When I was first diagnosed with MS, I didn’t take it very seriously. I mean, I intellectually understood I had a serious disease, one that is currently incurable and affects my nervous system. But I spent some quality time in denial land ~ nothing felt very different at the beginning. I was still running (training for Broad Street and with the dream of doing a half marathon), doing intense yoga and handling the daily stress of my job (which is no joke).
A few days ago I was at my doctor’s office again, and as he sat looking troubled at the computer screen, my heart sank a little more. He smiled ruefully, shaking his head a little, and told my husband and I that I’m a troubling case ~ I haven’t followed a typical path of diagnosis and treatment. Nothing seems to work.
Not super uplifting, right? Imagine for a moment, being 34 years old and in the time span of a year, have deteriorated in health so much that walking is difficult (never gonna do that half marathon…), fatigue is debilitating to the point of affecting life on a daily basis, and my right hand just stops working sometimes. Super fun, right? Or more specifically, scary.
I’m starting my fourth drug this month ~ and while I have to think positively, I am also waaaay over all of it. I’ve had welts and bruises all over my body, heart palpitations and mini-strokes (yay?) and a whole bunch of other delightful side effects ~ to no avail. I have still had four incredibly intense flares in a 13-month time span despite the meds. Neat.
I never wanted to become that person who talks about my disease all the time ~ I didn’t want it to interfere with my life at all. Today, I went grocery shopping with an IV line hanging from my pocket because I just didn’t want this latest course of steroids to interfere with my life one.minute.longer. On a positive side-note, the steroids seem to be the only thing that does work, so hurray for that. I said to the hubs a few weeks ago (when the flare began) that I had never wanted steroids more in my life. Which for me, is hilarious. I shy away from any drug of any kind being ingested in my body. I’m just not a fan. The first time I had IV steroids I cried and the man and I thought (very positively) that I wouldn’t need them again. Ever. Hahahahahaha. This was my fifth course.
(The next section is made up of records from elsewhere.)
[src/rtl/decode_ctrl_stage_pkg.sv]
// Shared decode-stage definitions: opcode and funct7 encodings, the control bundle
// and its illegal-instruction form.
package decode_ctrl_stage_pkg;

  localparam logic [6:0] OP_LOAD   = 7'b0000011;
  localparam logic [6:0] OP_STORE  = 7'b0100011;
  localparam logic [6:0] OP_R      = 7'b0110011;
  localparam logic [6:0] OP_I      = 7'b0010011;
  localparam logic [6:0] OP_BRANCH = 7'b1100011;
  localparam logic [6:0] OP_LUI    = 7'b0110111;
  localparam logic [6:0] OP_AUIPC  = 7'b0010111;
  localparam logic [6:0] OP_JAL    = 7'b1101111;
  localparam logic [6:0] OP_JALR   = 7'b1100111;
  localparam logic [6:0] OP_I64    = 7'b0011011;
  localparam logic [6:0] OP_R64    = 7'b0111011;

  localparam logic [6:0] F7_BASE   = 7'b0000000;
  localparam logic [6:0] F7_ALT    = 7'b0100000;
  localparam logic [6:0] F7_MULDIV = 7'b0000001;

  typedef struct packed {
    logic       reg_write;
    logic [2:0] imm_src;
    logic       alu_src;
    logic       mem_write;
    logic [1:0] result_src;
    logic       branch;
    logic [1:0] alu_op;
    logic       jump;
    logic       src_a_src;
    logic       jump_reg;
    logic       is_word_op;
    logic       is_muldiv;
    logic       illegal;
  } control_signals_t;

  localparam control_signals_t CTRL_ILLEGAL = '{illegal: 1'b1, default: '0};

  // Register-register funct7 values; the mul/div encoding exists only with the M extension.
  function automatic logic f7_legal(input logic [6:0] f7, input logic en_m);
    case (f7)
      F7_BASE, F7_ALT: return 1'b1;
      F7_MULDIV:       return en_m;
      default:         return 1'b0;
    endcase
  endfunction

endpackage

[src/rtl/decode_ctrl_stage_if.sv]
// Upstream/downstream handshake bundle of the decode stage, including flush and the
// illegal-instruction counter.
interface decode_ctrl_stage_if #(
  parameter int TAG_W     = 32,
  parameter int ILL_CNT_W = 16
) ();
  logic                                      flush;
  logic                                      in_valid;
  logic                                      in_ready;
  logic [31:0]                               in_instr;
  logic [TAG_W-1:0]                          in_tag;
  logic                                      out_valid;
  logic                                      out_ready;
  decode_ctrl_stage_pkg::control_signals_t   out_ctrl;
  logic [TAG_W-1:0]                          out_tag;
  logic [ILL_CNT_W-1:0]                      ill_count;

  modport master (
    output flush, in_valid, in_instr, in_tag, out_ready,
    input  in_ready, out_valid, out_ctrl, out_tag, ill_count
  );

  modport slave (
    input  flush, in_valid, in_instr, in_tag, out_ready,
    output in_ready, out_valid, out_ctrl, out_tag, ill_count
  );
endinterface

[src/rtl/decode_ctrl_stage_decode.sv]
// Purely combinational main-control decode: 32-bit instruction to control bundle,
// with XLEN gating, optional M extension and illegal-encoding detection.
module ctrl_decode_comb
  import decode_ctrl_stage_pkg::*;
#(
  parameter int XLEN = 64,
  parameter bit EN_M = 1'b1
) (
  input  logic [31:0]      i_instr,
  output control_signals_t o_ctrl
);
  localparam bit IS_RV32 = (XLEN == 32);

  logic [6:0]       w_opcode;
  logic [2:0]       w_funct3;
  logic [6:0]       w_funct7;
  logic             w_ill;
  logic             w_unused_bits;
  control_signals_t w_dec;

  assign w_opcode      = i_instr[6:0];
  assign w_funct3      = i_instr[14:12];
  assign w_funct7      = i_instr[31:25];
  assign w_unused_bits = ^{i_instr[24:15], i_instr[11:7]};

  // Field decode per opcode; w_ill collects every reason the encoding is rejected.
  always_comb begin
    w_dec = '0;
    w_ill = 1'b0;
    case (w_opcode)
      OP_LOAD: begin
        w_dec.reg_write  = 1'b1;
        w_dec.alu_src    = 1'b1;
        w_dec.result_src = 2'b01;
        w_dec.jump_reg   = 1'b1;
        w_dec.is_word_op = (w_funct3 == 3'b110);
        w_ill = (w_funct3 == 3'b111) ||
                (IS_RV32 && ((w_funct3 == 3'b011) || (w_funct3 == 3'b110)));
      end
      OP_STORE: begin
        w_dec.imm_src   = 3'b001;
        w_dec.alu_src   = 1'b1;
        w_dec.mem_write = 1'b1;
        w_dec.jump_reg  = 1'b1;
        w_ill = w_funct3[2] || (IS_RV32 && (w_funct3 == 3'b011));
      end
      OP_R, OP_R64: begin
        w_dec.reg_write  = 1'b1;
        w_dec.alu_op     = 2'b10;
        w_dec.jump_reg   = 1'b1;
        w_dec.is_muldiv  = (w_funct7 == F7_MULDIV) && EN_M;
        w_dec.is_word_op = (w_opcode == OP_R64);
        w_ill = !f7_legal(w_funct7, EN_M) || (IS_RV32 && (w_opcode == OP_R64));
      end
      OP_I, OP_I64: begin
        w_dec.reg_write  = 1'b1;
        w_dec.alu_src    = 1'b1;
        w_dec.alu_op     = 2'b10;
        w_dec.jump_reg   = 1'b1;
        w_dec.is_word_op = (w_opcode == OP_I64) &&
                           ((w_funct3 == 3'b000) || (w_funct3 == 3'b001) || (w_funct3 == 3'b101));
        w_ill = IS_RV32 && (w_opcode == OP_I64);
      end
      OP_BRANCH: begin
        w_dec.imm_src  = 3'b010;
        w_dec.branch   = 1'b1;
        w_dec.alu_op   = 2'b01;
        w_dec.jump_reg = 1'b1;
      end
      OP_LUI: begin
        w_dec.reg_write  = 1'b1;
        w_dec.imm_src    = 3'b100;
        w_dec.alu_src    = 1'b1;
        w_dec.result_src = 2'b11;
        w_dec.jump_reg   = 1'b1;
      end
      OP_AUIPC: begin
        w_dec.reg_write = 1'b1;
        w_dec.imm_src   = 3'b100;
        w_dec.alu_src   = 1'b1;
        w_dec.src_a_src = 1'b1;
        w_dec.jump_reg  = 1'b1;
      end
      OP_JAL: begin
        w_dec.reg_write  = 1'b1;
        w_dec.imm_src    = 3'b011;
        w_dec.result_src = 2'b10;
        w_dec.jump       = 1'b1;
        w_dec.src_a_src  = 1'b1;
        w_dec.jump_reg   = 1'b1;
      end
      OP_JALR: begin
        // jump_reg stays low: the target comes from rs1, not from the PC adder
        w_dec.reg_write  = 1'b1;
        w_dec.result_src = 2'b10;
        w_dec.jump       = 1'b1;
      end
      default: w_ill = 1'b1;
    endcase
  end

  assign o_ctrl = w_ill ? CTRL_ILLEGAL : w_dec;

endmodule

[src/rtl/decode_ctrl_stage.sv]
// Registered decode stage: output register plus one skid entry behind a valid/ready
// handshake, with flush and a saturating illegal-instruction counter.
module decode_ctrl_stage
  import decode_ctrl_stage_pkg::*;
#(
  parameter int XLEN      = 64,
  parameter bit EN_M      = 1'b1,
  parameter int TAG_W     = 32,
  parameter int ILL_CNT_W = 16
) (
  input logic               clk,
  input logic               reset,
  decode_ctrl_stage_if.slave bus
);
  control_signals_t       w_dec;
  logic                   w_in_fire;
  logic                   w_out_free;

  logic                   r_out_valid;
  control_signals_t       r_out_ctrl;
  logic [TAG_W-1:0]       r_out_tag;
  logic                   r_skid_valid;
  control_signals_t       r_skid_ctrl;
  logic [TAG_W-1:0]       r_skid_tag;
  logic [ILL_CNT_W-1:0]   r_ill_count;

  ctrl_decode_comb #(.XLEN(XLEN), .EN_M(EN_M)) u_decode (
    .i_instr (bus.in_instr),
    .o_ctrl  (w_dec)
  );

  // in_ready is the registered "skid empty" flag, so an accepted beat always has a home
  assign w_in_fire  = bus.in_valid && !r_skid_valid;
  assign w_out_free = !r_out_valid || bus.out_ready;

  // Output register and skid entry; the skid drains into the output before new input.
  always_ff @(posedge clk) begin
    if (reset) begin
      r_out_valid  <= 1'b0;
      r_out_ctrl   <= '0;
      r_out_tag    <= '0;
      r_skid_valid <= 1'b0;
      r_skid_ctrl  <= '0;
      r_skid_tag   <= '0;
    end else if (bus.flush) begin
      r_out_valid  <= 1'b0;
      r_skid_valid <= 1'b0;
    end else if (w_out_free) begin
      if (r_skid_valid) begin
        r_out_valid  <= 1'b1;
        r_out_ctrl   <= r_skid_ctrl;
        r_out_tag    <= r_skid_tag;
        r_skid_valid <= 1'b0;
      end else if (w_in_fire) begin
        r_out_valid <= 1'b1;
        r_out_ctrl  <= w_dec;
        r_out_tag   <= bus.in_tag;
      end else begin
        r_out_valid <= 1'b0;
      end
    end else if (w_in_fire) begin
      r_skid_valid <= 1'b1;
      r_skid_ctrl  <= w_dec;
      r_skid_tag   <= bus.in_tag;
    end else begin
      r_skid_valid <= r_skid_valid;
    end
  end

  // Counts illegal beats at acceptance; a flush in the same cycle drops the beat uncounted.
  always_ff @(posedge clk) begin
    if (reset) begin
      r_ill_count <= '0;
    end else if (!bus.flush && w_in_fire && w_dec.illegal &&
                 (r_ill_count != {ILL_CNT_W{1'b1}})) begin
      r_ill_count <= r_ill_count + ILL_CNT_W'(1);
    end else begin
      r_ill_count <= r_ill_count;
    end
  end

  assign bus.in_ready  = !r_skid_valid;
  assign bus.out_valid = r_out_valid;
  assign bus.out_ctrl  = r_out_ctrl;
  assign bus.out_tag   = r_out_tag;
  assign bus.ill_count = r_ill_count;

endmodule

[src/flat_wrapper.sv]
// flat-port wrapper written by rule: the top's interface ports become plain ports
module decode_ctrl_stage_flat import decode_ctrl_stage_pkg::*;
#(
  parameter int XLEN      = 64,
  parameter bit EN_M      = 1'b1,
  parameter int TAG_W     = 32,
  parameter int ILL_CNT_W = 16
)
  (clk, reset, bus_flush, bus_in_valid, bus_in_instr, bus_in_tag, bus_out_ready, bus_in_ready, bus_out_valid, bus_out_ctrl, bus_out_tag, bus_ill_count);
  decode_ctrl_stage_if #(.TAG_W(TAG_W), .ILL_CNT_W(ILL_CNT_W)) bus_i ();
  input logic clk;
  input logic reset;
  input wire logic [$bits(bus_i.flush)-1:0] bus_flush;
  input wire logic [$bits(bus_i.in_valid)-1:0] bus_in_valid;
  input wire logic [$bits(bus_i.in_instr)-1:0] bus_in_instr;
  input wire logic [$bits(bus_i.in_tag)-1:0] bus_in_tag;
  input wire logic [$bits(bus_i.out_ready)-1:0] bus_out_ready;
  output wire logic [$bits(bus_i.in_ready)-1:0] bus_in_ready;
  output wire logic [$bits(bus_i.out_valid)-1:0] bus_out_valid;
  output wire logic [$bits(bus_i.out_ctrl)-1:0] bus_out_ctrl;
  output wire logic [$bits(bus_i.out_tag)-1:0] bus_out_tag;
  output wire logic [$bits(bus_i.ill_count)-1:0] bus_ill_count;
  assign bus_i.flush = bus_flush;
  assign bus_i.in_valid = bus_in_valid;
  assign bus_i.in_instr = bus_in_instr;
  assign bus_i.in_tag = bus_in_tag;
  assign bus_i.out_ready = bus_out_ready;
  assign bus_in_ready = bus_i.in_ready;
  assign bus_out_valid = bus_i.out_valid;
  assign bus_out_ctrl = bus_i.out_ctrl;
  assign bus_out_tag = bus_i.out_tag;
  assign bus_ill_count = bus_i.ill_count;
  decode_ctrl_stage #(.XLEN(XLEN), .EN_M(EN_M), .TAG_W(TAG_W), .ILL_CNT_W(ILL_CNT_W)) u_core (.clk(clk), .reset(reset), .bus(bus_i));
endmodule
[config.mk]
export PLATFORM = sky130hd
export DESIGN_NAME = decode_ctrl_stage_flat
export DESIGN_NICKNAME = d
export VERILOG_FILES = /design/src/rtl/decode_ctrl_stage_pkg.sv /design/src/rtl/decode_ctrl_stage_if.sv /design/src/rtl/decode_ctrl_stage_decode.sv /design/src/rtl/decode_ctrl_stage.sv /design/src/flat_wrapper.sv
export SDC_FILE = /design/constraint.sdc
export NUM_CORES = 1
export LEC_CHECK = 0
export ABC_AREA = 1
export BUFFER_PORTS_ARGS = -buffer_cell sky130_fd_sc_hd__buf_2
export CAP_MARGIN = 40
export CORE_AREA = 2 2 115 117
export CTS_BUF_LIST = sky130_fd_sc_hd__clkbuf_8
export CTS_CLUSTER_SIZE = 8
export DETAILED_ROUTE_END_ITERATION = 10
export DIE_AREA = 0 0 117 119
export PLACE_DENSITY = 0.77
export SLEW_MARGIN = 30
export SYNTH_ARGS = -nofsm -noshare
export SYNTH_HDL_FRONTEND = slang
export SYNTH_HIERARCHICAL = 1
export SYNTH_SLANG_ARGS = --single-unit
[constraint.sdc]
create_clock -name clk -period 2.7 [get_ports clk]
set_clock_uncertainty 0.15 [all_clocks]
set_input_delay 0.675 -clock clk [delete_from_list [all_inputs] [get_ports clk]]
set_output_delay 0.675 -clock clk [all_outputs]
set_load 0.02 [all_outputs]
# == After elaboration in Yosys (flattened, before gate mapping) ==
# Cells that the tools add are included.
# classes
add_sub_neg,1
n_mul,0
n_div,0
n_lt_le_gt_ge,0
n_eq_ne,18
shifts,0
n_mux,22
n_bitwise,2
reduce_logical,30
# ops
operator,n
2-to-1 mux 32 bit,2
2-to-1 mux 17 bit,3
"== test 7 x 6 -> 1 bit, second input constant",5
"== test 7 x 5 -> 1 bit, second input constant",3
"== test 7 bit, second input constant",3
"adder 16 x 1 -> 16 bit, second input constant",1
"!= test 16 bit, second input constant",1
2-to-1 mux 1 bit,12
one-hot mux 3 bit (4 select lines),1
OR reduction 2 bit,6
OR reduction 10 bit,1
"== test 3 bit, second input constant",3
OR reduction 9 bit,1
"== test 7 x 1 -> 1 bit, second input constant",1
"== test 7 x 2 -> 1 bit, second input constant",1
zero test 7 bit,1
OR reduction 7 bit,1
one-hot mux 2 bit (3 select lines),1
AND reduction 3 bit,2
OR reduction 3 bit,2
OR reduction 6 bit,1
logical AND 1 bit,5
zero test 1 bit,4
one-hot mux 1 bit (4 select lines),1
other kinds (8),11
# word_totals
register_bits,116
latch_bits,0
ramBits,0
romBits,0
input_bits,69
word_cells,104
memories,0

# == Depth between registers and ports, before layout ==
# Gate-level depths: netlist of the first run.
# logic_depth
depth_word,9
mapped_depth,16
depth_no_buf,15

# == Cells and area by module ==
# Netlist of the first run, hierarchy kept.
# by_module_without_submodules
mod,n_inst,cells_each,area_per_inst_um2,seq_area_each_um2
decode_ctrl_stage,1,723,5073.6,2322.2
ctrl_decode_comb,1,102,541.8,0.0

# == Worst setup path after synthesis of the first run ==
# No wires, ideal clock.
# synth_timing
path_type,input to register
start,input port bus_in_instr[1]
end,register u_core.r_ill_count[14] (netlist: u_core/bus.ill_count[14])
setup_time_ns,0.114
arrival_time_ns,2.117
setup_slack_ns,0.320
stages,15
path_buffers,1
cell_sequence,nand2_1 > inv_2 > nand2_1 > a21oi_1 > nor2_1 > nand2_4 > nand2_8 > buf_4 > nand2_2 > nor2_4 > nand3b_1 > nor2_1 > nand3_1 > nand2_1 > nor2_1
# synth_rtl
item,line_no,rtl
start: declaration,flat_wrapper.sv:15,input wire logic [$bits(bus_i.in_instr)-1:0] bus_in_instr;
end signal: assignment,decode_ctrl_stage.sv:76,r_ill_count <= r_ill_count + ILL_CNT_W'(1);
end signal: assignment,decode_ctrl_stage.sv:78,r_ill_count <= r_ill_count;
end: declaration,decode_ctrl_stage.sv:25,logic [ILL_CNT_W-1:0] r_ill_count;

# == Worst setup path after layout of the first run ==
# layout_timing
start,register u_core.r_skid_valid
end,output port bus_in_ready
# layout_via
elab_chain_cells,1
# layout_lines
item,line_no,rtl
start: declaration,decode_ctrl_stage.sv:22,logic r_skid_valid;
start signal: assignment,decode_ctrl_stage.sv:66,r_skid_valid <= r_skid_valid;
zero test 1 bit,decode_ctrl_stage.sv:82,assign bus.in_ready = !r_skid_valid;
end: declaration,flat_wrapper.sv:18,output wire logic [$bits(bus_i.in_ready)-1:0] bus_in_ready;
# No other way between the ends.

==> flow_metrics.tcl, run 1 <==
set metrics [dict create \
    insertion_delay_ps 430 \
    route.detailed.drc 0 \
    area_growth_pct 19.9 \
    totalWireLength_mm 14.1 \
    crit_type "register to primary output" \
    num-fill-cells 1324 \
    synth_area_um2 5620 \
    initial_core_util 0.436 \
    cts_max_level 4 \
    cp-start-kind "register" \
    crit_fanout 25 \
    cp_slowest_cell "dfxtp_2" \
    worstMarginPinSlew_ps 788 \
    nets 996 \
    synth_warnings 6 \
    cts_root_buf "clkbuf_8" \
    cts_buffers 17 \
    path_clk_slew_ps 70 \
    cp_data_arrival_time_ps 1530 \
    final_cell_count_no_fill 1115 \
    multiInputGateArea_um2 2780 \
    seq_area_um2 2320 \
    drive_gt1_frac 0.232 \
    critPathBufInv 2 \
    internal-power_mw 2.92 \
    clock-sinks 116 \
    drv_slew 0 \
    route.detailed.wl_per_inst_um 12.7 \
    clkPwrFrac 0.456 \
    io_pins 136 \
    grt_pass1_wl_mm 23.4 \
    ir_drop_uv 256 \
    period_share 0.871 \
    p_comb_frac 0.087 \
    grt.overflow.total 0 \
    yosys.area.top_type "dfxtp_1" \
    setup_viol 0 \
    die_w_um 117 \
    core_area_um2 12900 \
    postCtsResizedCells 0 \
    maxSlewHeadroom 0.474 \
    synth_cells 825 \
    grt_max_degree 53 \
    rows 42 \
    antenna_found_initial 0 \
    antenna_cells 0 \
    reg2reg_setup_slack_ps 770 \
    synth-seq-cells 116 \
    via_per_inst 4.98 \
    synth.top_cells.by_area "dfxtp_1 41%, nand2_1 13%, a21oi_1 8.1%" \
    critPathRequiredTime_ps 1880 \
    cts_tree "built" \
    status "completed" \
    yosysSeqAreaShare 0.414 \
    cts_buffer_depth 2 \
    post_cts_buffers 0 \
    drt_first_pass_iters 8 \
    swShare 0.248 \
    crit_path_end_kind "primary output" \
    worstPathCellList "inv_2 -> buf_2" \
    synth.lib_cells_used.distinct 33 \
    pwr-share-seq 0.457 \
    drtIter0Drc 435 \
    power_density_nw_per_um2 576 \
    place_hpwl_mm 9.32 \
    ys.flop_type "dfxtp_1" \
    die_h_um 119 \
    grt_pass1_vias 5088 \
    crit_family "flip-flops" \
    die_area_um2 13900 \
    track_usage 0.208 \
    vias 5549 \
    p_leak_nw 3.06 \
    rsz0062_at_grt "false" \
    cap_violations 0 \
    cts.hold.buffers_added 0 \
    dp_cells 1083 \
    p_sw_mw 0.961 \
    synth_area_per_cell_um2 6.81 \
    tns_ps 0 \
    ant_nets 0 \
    ys_async_sr_fraction 0 \
    hold_violations 0 \
    synth_nets 895 \
    slowest_delay_ps 640 \
    io_buffers 120 \
    min_path_type "register to register" \
    place_congestion 0.879 \
    fin_crit_ps 2350 \
    synth_edf_count 0 \
    max_freq_mhz 425 \
    synth_top_area_frac 0.414 \
]
## sequential cells by signal (all words and copies together), names as in the netlist
signal,flops
u_core/bus.ill_count,16
u_core/bus.out_valid,1
u_core/bus.out_tag,32
u_core/r_skid_tag,32
u_core/r_skid_ctrl,17
u_core/r_skid_valid,1
u_core/bus.out_ctrl,17
## cells in the final DEF (no fill, tap or decap), types with 2 or more instances in the layout
master	n
a21oi_1	91
buf_12	2
buf_2	120
buf_4	11
bufinv_16	4
clkbuf_8	19
clkinv_1	2
clkinv_2	3
clkinvlp_4	5
dfxtp_1	115
inv_1	49
inv_2	14
nand2_1	199
nand2_2	7
nand2_4	4
nand3_1	74
nand3_2	5
nand4_1	2
nor2_1	97
nor2_2	11
nor2_4	6
nor3_1	3
o21ai_0	70
o21ai_1	13
## area by class of cell
type | instances | share of cell area
flip-flops and latches | 116 | 0.345
clock inverters | 13 | 0.0269
well taps | 176 | 0.0327
clock buffers | 19 | 0.0388
inverters | 65 | 0.0362
repair buffers | 133 | 0.107
multi-input cells | 593 | 0.413
## power by group through the flow
stage / registers, mW / logic, mW / clock network, mW
finish: 1.77 / 0.339 / 1.77
global route: 1.78 / 0.378 / 1.89
CTS: 1.77 / 0.340 / 1.80
detailed placement: 1.81 / 0.339 / 0
global placement: 1.81 / 0.336 / 0
floorplan: 1.84 / 0.182 / 0
## worst register-to-register path: cells and delay by family, from the launching register on
| family | cells | cell delay [ps] |
|---|---|---|
| flops | 1 | 470 |
| buf+inv | 1 | 280 |
| simple gates | 7 | 930 |
## kinds of logic (layout without fill, tap and decap cells)
kind of cell    count (synthesis)  count (layout)  synth area share
compound gates                178             178             0.162
buf+inv                       116             230            0.0916
simple gates                  414             414             0.330
fa+ha+maj                       1               1           0.00223
flops                         116             116             0.414
## path summary, 6_finish.rpt
| kind | startpoint | to | depth (start not counted) |
|---|---|---|---|
| worst max register to register | u_core/r_skid_valid | u_core/bus.ill_count[8] | 8 |
| worst max-delay path | u_core/r_skid_valid | bus_in_ready | 2 |
| worst min-delay path | u_core/bus.out_ctrl[0] | u_core/bus.out_ctrl[0] | 2 |
| worst min register to register | u_core/bus.out_ctrl[0] | u_core/bus.out_ctrl[0] | 2 |
## layer usage
metal | wire length [um] | GRT usage | vias up
li1 | - | - | 2863
met3 | 585 | 0.0407 | 14
met1 | 6560 | 0.269 | 2530
met5 | 0 | 0 | -
met2 | 6850 | 0.349 | 142
met4 | 150 | 0.0640 | 0
## cells in the mapped netlist (3+ instances only)
master,count
nand2_1,199
a21oi_1,91
clkinv_1,3
inv_2,13
nor3_1,3
nor2_2,11
nand2_4,4
nor2_4,6
buf_2,18
nand3_1,74
buf_6,3
o21ai_0,70
dfxtp_1,116
nand2_2,7
clkbuf_1,19
nor2_1,97
inv_1,49
o21ai_1,13
nand3_2,5
buf_4,9
## through the flow
stage / worst slack [ps] / util / total power [mW] / hold WS [ps] / cell area (um2)
final: 348 / 0.523 / 3.88 / 308 / 6730
after global routing: 242 / 0.523 / 4.04 / 325 / 6730
after CTS: 318 / 0.523 / 3.91 / 311 / 6730
after detailed placement: 74.0 / 0.489 / 2.15 / 299 / 6290
after global placement: 93.5 / 0.489 / 2.14 / 297 / 6290
after floorplan: 320 / - / 2.02 / 290 / 5620
Note: power is estimated with default switching activity, not from simulation.
==> run 2: changes to the inputs <==
- MAX_ROUTING_LAYER: unset -> met4
- PLACE_DENSITY: 0.77 -> 0.68
==> run 2 against run 1 <==
  * Critical path depth up 13
  * First-iteration DRC count down 8.5%
  * Clock-buffer cell count up 1
  * Via count down 2.1%
  * Sequential cell count unchanged
  * Final cell count unchanged
  * Design area down 1.2%
  * Global-route usage up 0.46 points
  * Setup slack better by 160 ps
  * Core utilization down 0.65 points
  * Critical path type is now input pin to register
  * Critical endpoint is now u_core/bus.ill_count[8]
  * Largest cell class unchanged
  * Highest routed layer unchanged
I guess my only option is facing it all head-on ~ doing the research (ugh), following the trends in treatments and the studies occurring ~ looking at the disease holistically. Diet, exercise (or whatever I can do these days that might pass for exercise), sleep, stress relief, etc etc. It doesn’t seem very fun, or how I might necessarily choose to spend my time. But if it means something that resembles a quality of life again, I’m in.
I have to say that during this whole journey, I have been amazingly surprised by the people who stepped up and spoke to me about things I hadn’t even thought of. People whose support has been an awesome surprise. So, to be just a little obnoxious, I’d like to say thank you to the universe ~ y’know that crazy thing that holds our lives’ paths. For two years of my life I attended a very small, very good high school and the people I went to school with all seemed to have grown up together. But they embraced my brother and I and gave us a place we can still call home. So to all you Wyo folk ~ you really got me through this weekend. I am deeply appreciative and humbled by all your thoughts, messages and help. I cannot adequately express it. I feel blessed.